● BRIEF: The answer must consist of every line in the data that contains "power".

● DATA TO PROCESS:
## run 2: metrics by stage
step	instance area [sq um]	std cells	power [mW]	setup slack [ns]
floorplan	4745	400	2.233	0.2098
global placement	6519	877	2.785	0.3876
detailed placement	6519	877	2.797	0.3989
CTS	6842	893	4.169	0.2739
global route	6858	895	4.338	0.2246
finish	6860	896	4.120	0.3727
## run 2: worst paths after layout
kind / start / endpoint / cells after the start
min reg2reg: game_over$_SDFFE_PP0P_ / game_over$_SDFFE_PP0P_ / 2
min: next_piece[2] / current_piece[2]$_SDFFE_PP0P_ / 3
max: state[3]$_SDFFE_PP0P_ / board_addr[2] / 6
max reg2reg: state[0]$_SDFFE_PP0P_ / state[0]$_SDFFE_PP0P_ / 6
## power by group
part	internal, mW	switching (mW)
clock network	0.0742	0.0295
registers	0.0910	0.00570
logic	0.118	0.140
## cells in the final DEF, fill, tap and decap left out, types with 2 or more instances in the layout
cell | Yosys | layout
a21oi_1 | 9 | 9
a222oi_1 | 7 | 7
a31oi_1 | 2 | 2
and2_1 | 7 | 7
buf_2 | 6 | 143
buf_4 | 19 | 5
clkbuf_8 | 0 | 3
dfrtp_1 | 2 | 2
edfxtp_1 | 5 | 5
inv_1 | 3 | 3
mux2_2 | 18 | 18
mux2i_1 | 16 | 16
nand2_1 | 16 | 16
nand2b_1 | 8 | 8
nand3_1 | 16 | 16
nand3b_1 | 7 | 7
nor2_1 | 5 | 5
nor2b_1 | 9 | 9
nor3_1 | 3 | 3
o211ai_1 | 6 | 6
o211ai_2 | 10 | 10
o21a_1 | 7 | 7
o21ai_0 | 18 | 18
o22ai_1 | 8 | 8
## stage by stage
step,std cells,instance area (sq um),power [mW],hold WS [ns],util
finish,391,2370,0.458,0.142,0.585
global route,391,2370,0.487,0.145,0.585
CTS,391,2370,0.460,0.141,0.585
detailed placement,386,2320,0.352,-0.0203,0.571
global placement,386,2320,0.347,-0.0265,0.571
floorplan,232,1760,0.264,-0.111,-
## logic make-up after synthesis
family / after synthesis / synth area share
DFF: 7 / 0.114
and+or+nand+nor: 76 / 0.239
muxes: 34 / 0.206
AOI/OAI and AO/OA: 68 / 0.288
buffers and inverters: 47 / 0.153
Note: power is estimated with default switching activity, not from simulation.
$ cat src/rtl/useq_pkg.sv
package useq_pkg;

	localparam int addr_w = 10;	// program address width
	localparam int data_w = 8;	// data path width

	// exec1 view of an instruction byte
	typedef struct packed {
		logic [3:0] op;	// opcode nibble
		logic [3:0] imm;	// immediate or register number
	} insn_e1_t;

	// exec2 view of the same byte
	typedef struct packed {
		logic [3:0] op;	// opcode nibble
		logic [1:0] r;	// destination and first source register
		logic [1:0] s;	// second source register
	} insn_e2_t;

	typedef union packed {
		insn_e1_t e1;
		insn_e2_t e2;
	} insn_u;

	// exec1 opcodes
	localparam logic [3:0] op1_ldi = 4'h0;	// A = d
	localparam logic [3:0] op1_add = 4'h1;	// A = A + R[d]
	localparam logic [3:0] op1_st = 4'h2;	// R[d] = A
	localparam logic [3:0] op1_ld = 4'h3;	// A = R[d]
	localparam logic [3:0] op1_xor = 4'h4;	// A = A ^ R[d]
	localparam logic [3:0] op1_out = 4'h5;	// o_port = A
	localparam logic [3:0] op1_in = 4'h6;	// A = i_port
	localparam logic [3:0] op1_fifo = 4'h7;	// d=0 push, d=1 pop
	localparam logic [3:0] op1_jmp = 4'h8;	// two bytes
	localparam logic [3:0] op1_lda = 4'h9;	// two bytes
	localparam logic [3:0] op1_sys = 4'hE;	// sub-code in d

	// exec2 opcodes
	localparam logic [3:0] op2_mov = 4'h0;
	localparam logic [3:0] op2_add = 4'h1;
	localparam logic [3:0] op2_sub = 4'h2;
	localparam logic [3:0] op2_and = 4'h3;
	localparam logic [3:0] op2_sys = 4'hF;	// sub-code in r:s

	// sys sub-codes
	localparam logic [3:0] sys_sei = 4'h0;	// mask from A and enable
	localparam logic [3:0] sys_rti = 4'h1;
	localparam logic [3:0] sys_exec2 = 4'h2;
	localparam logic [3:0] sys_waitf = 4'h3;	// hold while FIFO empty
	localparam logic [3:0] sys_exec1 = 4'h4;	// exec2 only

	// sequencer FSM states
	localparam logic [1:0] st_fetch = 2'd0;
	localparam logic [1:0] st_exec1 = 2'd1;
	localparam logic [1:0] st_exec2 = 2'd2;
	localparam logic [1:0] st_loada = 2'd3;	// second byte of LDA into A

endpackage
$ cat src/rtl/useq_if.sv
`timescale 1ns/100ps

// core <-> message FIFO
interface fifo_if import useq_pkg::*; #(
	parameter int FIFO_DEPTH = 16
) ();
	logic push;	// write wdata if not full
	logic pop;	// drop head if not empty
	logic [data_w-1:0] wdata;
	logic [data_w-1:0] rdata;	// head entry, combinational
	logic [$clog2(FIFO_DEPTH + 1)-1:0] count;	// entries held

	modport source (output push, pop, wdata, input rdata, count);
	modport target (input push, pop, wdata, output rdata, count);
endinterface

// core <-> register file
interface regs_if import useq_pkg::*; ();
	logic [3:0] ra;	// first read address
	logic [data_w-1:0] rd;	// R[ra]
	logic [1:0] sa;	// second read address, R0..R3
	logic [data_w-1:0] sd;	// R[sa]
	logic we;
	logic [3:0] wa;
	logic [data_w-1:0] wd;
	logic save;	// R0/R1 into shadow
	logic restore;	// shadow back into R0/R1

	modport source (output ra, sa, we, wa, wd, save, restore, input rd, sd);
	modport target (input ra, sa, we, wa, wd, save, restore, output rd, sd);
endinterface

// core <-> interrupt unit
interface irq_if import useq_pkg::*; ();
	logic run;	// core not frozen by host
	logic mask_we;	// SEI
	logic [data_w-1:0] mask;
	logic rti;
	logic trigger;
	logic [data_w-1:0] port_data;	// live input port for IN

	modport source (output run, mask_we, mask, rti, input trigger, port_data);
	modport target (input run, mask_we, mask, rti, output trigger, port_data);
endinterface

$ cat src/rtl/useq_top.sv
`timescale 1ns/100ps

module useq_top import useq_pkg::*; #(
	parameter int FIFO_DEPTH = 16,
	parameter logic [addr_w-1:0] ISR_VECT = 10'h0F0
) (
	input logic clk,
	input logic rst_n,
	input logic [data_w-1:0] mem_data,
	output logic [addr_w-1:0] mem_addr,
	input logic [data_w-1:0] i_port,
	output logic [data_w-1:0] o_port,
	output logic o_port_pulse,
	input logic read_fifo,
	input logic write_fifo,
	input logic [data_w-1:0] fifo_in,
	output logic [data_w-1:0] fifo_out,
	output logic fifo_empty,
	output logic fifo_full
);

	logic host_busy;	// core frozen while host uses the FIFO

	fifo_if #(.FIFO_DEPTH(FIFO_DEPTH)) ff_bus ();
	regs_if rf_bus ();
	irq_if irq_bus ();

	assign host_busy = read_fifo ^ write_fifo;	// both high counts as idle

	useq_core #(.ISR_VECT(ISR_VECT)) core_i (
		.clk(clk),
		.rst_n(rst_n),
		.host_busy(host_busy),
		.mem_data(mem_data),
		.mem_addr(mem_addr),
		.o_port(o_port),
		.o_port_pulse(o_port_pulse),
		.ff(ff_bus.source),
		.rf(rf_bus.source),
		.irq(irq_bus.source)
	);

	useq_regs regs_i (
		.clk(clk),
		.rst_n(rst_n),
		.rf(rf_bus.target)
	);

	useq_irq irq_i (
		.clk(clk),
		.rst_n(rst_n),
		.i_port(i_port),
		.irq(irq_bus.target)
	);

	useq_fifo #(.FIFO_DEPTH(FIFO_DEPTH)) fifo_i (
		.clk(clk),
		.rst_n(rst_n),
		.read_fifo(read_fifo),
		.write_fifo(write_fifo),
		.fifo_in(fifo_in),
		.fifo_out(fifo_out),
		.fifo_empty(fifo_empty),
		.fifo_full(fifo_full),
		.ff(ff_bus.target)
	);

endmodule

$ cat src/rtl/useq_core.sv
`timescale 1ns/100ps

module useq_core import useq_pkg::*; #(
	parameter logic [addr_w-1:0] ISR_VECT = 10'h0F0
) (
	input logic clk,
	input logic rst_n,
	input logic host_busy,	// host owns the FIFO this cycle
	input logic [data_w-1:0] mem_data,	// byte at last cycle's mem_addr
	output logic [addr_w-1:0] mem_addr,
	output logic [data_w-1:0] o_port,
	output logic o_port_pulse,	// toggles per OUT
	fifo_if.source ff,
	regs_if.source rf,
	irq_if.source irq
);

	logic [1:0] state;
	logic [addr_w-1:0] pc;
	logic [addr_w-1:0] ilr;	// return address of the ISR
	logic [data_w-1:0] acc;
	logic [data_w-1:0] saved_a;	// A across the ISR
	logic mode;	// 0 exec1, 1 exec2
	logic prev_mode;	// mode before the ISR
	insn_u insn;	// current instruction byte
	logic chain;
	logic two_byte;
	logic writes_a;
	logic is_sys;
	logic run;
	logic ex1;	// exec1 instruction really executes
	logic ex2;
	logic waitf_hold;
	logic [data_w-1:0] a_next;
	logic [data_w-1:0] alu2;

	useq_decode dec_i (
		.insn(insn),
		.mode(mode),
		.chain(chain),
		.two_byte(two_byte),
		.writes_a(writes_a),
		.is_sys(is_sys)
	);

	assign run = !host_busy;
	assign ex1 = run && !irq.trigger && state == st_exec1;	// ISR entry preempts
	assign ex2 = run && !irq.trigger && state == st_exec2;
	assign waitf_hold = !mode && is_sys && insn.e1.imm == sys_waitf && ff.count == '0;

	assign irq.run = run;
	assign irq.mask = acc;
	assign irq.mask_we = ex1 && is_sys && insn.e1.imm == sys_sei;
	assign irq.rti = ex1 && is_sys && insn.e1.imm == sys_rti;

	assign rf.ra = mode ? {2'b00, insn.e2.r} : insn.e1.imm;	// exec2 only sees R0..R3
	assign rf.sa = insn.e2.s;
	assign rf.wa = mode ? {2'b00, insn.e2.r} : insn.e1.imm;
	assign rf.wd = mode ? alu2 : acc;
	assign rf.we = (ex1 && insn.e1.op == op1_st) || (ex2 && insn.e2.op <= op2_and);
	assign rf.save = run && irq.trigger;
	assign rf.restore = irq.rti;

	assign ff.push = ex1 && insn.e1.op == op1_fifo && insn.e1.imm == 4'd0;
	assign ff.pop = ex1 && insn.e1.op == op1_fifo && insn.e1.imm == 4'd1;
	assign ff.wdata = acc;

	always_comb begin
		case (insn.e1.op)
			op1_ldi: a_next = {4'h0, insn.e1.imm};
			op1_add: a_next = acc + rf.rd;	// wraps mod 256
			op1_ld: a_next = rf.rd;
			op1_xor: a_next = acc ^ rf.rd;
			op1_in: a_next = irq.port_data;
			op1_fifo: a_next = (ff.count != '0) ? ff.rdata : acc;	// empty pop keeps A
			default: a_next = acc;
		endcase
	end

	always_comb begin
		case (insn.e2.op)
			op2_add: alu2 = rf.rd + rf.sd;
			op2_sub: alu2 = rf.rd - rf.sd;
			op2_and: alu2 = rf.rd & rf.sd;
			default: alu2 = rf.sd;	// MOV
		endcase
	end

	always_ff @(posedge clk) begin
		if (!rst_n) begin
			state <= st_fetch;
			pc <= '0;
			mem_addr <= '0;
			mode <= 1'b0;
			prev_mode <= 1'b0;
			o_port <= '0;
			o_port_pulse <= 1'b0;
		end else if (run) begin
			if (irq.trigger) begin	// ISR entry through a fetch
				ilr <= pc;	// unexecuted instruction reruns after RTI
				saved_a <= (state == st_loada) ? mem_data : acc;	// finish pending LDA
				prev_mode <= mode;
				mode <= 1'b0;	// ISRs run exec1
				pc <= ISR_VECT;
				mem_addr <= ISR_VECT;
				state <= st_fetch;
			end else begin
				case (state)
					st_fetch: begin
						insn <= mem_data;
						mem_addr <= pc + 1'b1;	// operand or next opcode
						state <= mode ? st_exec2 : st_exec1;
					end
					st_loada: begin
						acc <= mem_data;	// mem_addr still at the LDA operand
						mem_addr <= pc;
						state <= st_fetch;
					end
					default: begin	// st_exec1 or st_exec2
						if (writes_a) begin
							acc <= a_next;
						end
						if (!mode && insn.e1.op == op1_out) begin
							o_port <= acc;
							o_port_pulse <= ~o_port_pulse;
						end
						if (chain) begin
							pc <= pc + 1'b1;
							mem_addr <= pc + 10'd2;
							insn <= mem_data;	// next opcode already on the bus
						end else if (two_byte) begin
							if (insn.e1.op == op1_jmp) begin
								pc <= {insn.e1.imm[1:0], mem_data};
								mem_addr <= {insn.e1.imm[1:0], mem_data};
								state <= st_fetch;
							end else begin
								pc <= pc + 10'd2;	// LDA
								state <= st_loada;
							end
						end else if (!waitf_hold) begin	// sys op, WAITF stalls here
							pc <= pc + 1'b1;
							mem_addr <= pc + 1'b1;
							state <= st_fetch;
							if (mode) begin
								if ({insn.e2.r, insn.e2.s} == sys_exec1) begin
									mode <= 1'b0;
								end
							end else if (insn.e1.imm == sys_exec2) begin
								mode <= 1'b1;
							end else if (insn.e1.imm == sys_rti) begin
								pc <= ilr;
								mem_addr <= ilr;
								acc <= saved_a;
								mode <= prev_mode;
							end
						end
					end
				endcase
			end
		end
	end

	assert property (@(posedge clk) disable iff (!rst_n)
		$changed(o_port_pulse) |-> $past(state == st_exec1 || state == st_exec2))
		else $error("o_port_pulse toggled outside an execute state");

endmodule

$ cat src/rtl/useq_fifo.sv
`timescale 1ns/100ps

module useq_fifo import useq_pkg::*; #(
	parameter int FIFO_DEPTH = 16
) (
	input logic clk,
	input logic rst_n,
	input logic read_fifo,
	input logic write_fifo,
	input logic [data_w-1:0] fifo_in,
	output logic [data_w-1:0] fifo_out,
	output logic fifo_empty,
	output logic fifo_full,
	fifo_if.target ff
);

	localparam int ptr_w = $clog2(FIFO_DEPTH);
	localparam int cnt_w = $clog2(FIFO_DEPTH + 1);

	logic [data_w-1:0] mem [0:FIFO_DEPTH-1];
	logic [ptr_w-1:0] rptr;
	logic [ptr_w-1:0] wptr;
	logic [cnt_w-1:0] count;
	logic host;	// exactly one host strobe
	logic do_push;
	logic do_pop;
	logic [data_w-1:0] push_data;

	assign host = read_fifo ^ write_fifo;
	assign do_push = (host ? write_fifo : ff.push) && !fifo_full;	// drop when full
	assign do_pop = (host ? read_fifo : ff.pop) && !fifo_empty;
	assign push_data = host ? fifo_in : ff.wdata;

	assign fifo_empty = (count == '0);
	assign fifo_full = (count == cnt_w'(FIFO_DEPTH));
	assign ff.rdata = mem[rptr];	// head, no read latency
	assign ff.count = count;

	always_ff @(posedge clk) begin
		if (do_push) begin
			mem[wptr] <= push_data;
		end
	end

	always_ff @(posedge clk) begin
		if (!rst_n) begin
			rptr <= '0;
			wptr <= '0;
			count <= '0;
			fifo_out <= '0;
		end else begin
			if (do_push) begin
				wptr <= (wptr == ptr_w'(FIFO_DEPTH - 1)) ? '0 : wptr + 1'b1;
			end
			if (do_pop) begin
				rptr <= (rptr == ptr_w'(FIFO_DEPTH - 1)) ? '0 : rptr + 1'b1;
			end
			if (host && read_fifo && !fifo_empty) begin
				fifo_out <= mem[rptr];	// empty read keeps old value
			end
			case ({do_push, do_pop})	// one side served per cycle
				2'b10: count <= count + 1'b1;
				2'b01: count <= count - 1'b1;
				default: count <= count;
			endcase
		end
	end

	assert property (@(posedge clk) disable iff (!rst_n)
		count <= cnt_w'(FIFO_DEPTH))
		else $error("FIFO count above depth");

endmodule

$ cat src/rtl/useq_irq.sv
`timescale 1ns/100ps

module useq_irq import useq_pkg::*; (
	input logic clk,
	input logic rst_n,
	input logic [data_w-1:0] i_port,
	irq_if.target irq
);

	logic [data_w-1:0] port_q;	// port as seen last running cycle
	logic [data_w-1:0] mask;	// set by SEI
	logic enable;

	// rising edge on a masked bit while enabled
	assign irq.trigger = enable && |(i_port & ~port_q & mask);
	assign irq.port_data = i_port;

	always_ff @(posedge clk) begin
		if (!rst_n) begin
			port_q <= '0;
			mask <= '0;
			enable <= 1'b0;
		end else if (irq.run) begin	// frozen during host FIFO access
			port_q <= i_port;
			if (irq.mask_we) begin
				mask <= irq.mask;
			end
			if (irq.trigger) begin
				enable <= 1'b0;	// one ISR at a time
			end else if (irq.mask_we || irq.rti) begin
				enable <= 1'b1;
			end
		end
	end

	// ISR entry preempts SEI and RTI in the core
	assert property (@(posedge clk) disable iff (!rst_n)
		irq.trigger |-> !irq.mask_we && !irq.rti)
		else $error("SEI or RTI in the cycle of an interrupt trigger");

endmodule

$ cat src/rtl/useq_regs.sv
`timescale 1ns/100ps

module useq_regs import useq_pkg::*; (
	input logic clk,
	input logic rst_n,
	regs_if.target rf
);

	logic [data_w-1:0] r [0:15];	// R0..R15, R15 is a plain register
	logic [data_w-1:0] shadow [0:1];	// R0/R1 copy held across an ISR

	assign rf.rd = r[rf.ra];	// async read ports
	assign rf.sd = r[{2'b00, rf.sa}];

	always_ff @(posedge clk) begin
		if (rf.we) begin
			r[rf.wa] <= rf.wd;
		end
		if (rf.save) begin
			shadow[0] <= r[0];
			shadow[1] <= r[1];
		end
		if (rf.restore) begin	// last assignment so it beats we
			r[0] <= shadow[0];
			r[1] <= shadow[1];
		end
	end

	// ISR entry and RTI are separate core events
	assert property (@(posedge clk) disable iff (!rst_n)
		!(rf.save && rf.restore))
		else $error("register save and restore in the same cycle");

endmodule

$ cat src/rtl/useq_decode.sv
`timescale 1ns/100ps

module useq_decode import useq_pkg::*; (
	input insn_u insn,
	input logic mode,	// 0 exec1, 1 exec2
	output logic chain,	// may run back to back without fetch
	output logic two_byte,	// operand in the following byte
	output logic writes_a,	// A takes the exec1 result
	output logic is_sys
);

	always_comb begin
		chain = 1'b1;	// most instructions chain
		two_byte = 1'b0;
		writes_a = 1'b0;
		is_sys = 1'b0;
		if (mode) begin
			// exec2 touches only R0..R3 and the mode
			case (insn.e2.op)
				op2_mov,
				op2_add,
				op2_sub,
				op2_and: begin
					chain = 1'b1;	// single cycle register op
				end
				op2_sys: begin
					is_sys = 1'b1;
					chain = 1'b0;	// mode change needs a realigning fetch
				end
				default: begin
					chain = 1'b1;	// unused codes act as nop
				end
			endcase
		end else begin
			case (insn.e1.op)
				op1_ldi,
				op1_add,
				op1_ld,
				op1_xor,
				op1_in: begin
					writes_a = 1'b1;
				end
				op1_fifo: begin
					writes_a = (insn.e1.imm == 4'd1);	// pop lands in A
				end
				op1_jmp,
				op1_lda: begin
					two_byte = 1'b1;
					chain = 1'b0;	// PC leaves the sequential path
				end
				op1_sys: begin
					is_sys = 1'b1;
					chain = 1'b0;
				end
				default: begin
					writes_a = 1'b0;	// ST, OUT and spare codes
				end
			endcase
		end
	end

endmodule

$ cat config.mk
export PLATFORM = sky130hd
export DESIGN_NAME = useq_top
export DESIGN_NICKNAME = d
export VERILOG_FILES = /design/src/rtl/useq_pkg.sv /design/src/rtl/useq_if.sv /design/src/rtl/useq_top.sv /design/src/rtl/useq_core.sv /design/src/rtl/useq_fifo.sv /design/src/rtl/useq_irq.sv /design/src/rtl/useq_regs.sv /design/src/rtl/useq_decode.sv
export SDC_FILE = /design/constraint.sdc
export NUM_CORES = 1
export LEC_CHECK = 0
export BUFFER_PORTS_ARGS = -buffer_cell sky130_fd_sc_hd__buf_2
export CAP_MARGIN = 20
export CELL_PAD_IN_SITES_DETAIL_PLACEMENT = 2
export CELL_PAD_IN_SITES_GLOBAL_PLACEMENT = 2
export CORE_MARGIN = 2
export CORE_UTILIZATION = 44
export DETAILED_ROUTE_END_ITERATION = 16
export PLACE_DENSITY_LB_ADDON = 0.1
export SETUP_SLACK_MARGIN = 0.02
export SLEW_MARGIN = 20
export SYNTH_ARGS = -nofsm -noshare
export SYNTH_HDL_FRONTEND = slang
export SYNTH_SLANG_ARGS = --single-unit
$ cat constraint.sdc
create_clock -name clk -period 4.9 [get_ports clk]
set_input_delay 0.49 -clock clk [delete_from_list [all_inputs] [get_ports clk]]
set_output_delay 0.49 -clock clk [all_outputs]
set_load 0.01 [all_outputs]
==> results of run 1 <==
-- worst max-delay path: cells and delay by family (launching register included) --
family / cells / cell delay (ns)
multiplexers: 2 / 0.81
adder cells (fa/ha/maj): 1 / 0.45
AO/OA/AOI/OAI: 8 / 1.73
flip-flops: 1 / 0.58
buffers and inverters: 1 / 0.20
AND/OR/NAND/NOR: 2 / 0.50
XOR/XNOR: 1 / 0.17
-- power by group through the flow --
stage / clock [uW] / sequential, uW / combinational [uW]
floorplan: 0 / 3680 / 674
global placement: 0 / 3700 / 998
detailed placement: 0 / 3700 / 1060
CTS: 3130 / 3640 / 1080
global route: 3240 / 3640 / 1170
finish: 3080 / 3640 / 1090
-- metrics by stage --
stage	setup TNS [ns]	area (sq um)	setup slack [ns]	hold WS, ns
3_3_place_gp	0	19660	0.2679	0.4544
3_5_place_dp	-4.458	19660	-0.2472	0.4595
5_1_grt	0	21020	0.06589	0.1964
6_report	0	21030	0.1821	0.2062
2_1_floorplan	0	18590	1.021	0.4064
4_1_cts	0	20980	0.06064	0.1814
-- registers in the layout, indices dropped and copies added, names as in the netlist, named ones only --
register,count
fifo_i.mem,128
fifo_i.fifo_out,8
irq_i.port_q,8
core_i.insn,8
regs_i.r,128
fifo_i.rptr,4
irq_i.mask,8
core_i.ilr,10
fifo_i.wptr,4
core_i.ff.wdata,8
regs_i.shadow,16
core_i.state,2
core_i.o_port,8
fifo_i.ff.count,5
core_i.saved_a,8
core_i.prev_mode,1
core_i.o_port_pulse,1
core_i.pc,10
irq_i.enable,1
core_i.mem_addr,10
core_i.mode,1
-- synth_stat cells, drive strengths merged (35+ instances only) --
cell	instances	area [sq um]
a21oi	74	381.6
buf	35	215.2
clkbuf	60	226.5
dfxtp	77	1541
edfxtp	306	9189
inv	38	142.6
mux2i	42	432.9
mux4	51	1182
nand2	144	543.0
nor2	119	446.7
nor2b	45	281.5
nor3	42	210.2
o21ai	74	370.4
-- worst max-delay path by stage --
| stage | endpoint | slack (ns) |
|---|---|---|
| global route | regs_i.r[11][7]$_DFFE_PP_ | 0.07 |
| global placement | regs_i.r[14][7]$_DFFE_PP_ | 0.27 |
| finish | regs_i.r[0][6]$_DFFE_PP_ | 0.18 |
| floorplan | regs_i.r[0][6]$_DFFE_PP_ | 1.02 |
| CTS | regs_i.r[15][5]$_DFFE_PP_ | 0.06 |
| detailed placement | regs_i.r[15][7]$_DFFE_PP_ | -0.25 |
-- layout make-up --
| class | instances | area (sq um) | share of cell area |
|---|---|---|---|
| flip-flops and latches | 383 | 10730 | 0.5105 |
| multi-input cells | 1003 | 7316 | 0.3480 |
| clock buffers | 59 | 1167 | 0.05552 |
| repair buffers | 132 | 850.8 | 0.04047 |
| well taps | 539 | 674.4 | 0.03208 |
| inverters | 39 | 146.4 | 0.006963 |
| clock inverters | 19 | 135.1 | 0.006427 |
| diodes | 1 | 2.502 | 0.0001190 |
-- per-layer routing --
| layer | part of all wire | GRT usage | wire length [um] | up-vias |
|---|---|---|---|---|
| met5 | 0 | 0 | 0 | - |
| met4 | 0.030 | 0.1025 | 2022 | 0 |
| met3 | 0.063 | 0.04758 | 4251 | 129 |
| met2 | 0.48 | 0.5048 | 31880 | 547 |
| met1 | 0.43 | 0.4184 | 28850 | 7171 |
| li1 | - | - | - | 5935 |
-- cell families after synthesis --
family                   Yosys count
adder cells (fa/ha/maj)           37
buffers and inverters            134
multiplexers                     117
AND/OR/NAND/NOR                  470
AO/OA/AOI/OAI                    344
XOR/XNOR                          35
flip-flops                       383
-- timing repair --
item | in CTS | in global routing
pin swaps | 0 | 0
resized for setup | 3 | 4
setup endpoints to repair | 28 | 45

● ANSWER TO THE PROBLEM:
step	instance area [sq um]	std cells	power [mW]	setup slack [ns]
## power by group
step,std cells,instance area (sq um),power [mW],hold WS [ns],util
Note: power is estimated with default switching activity, not from simulation.
-- power by group through the flow --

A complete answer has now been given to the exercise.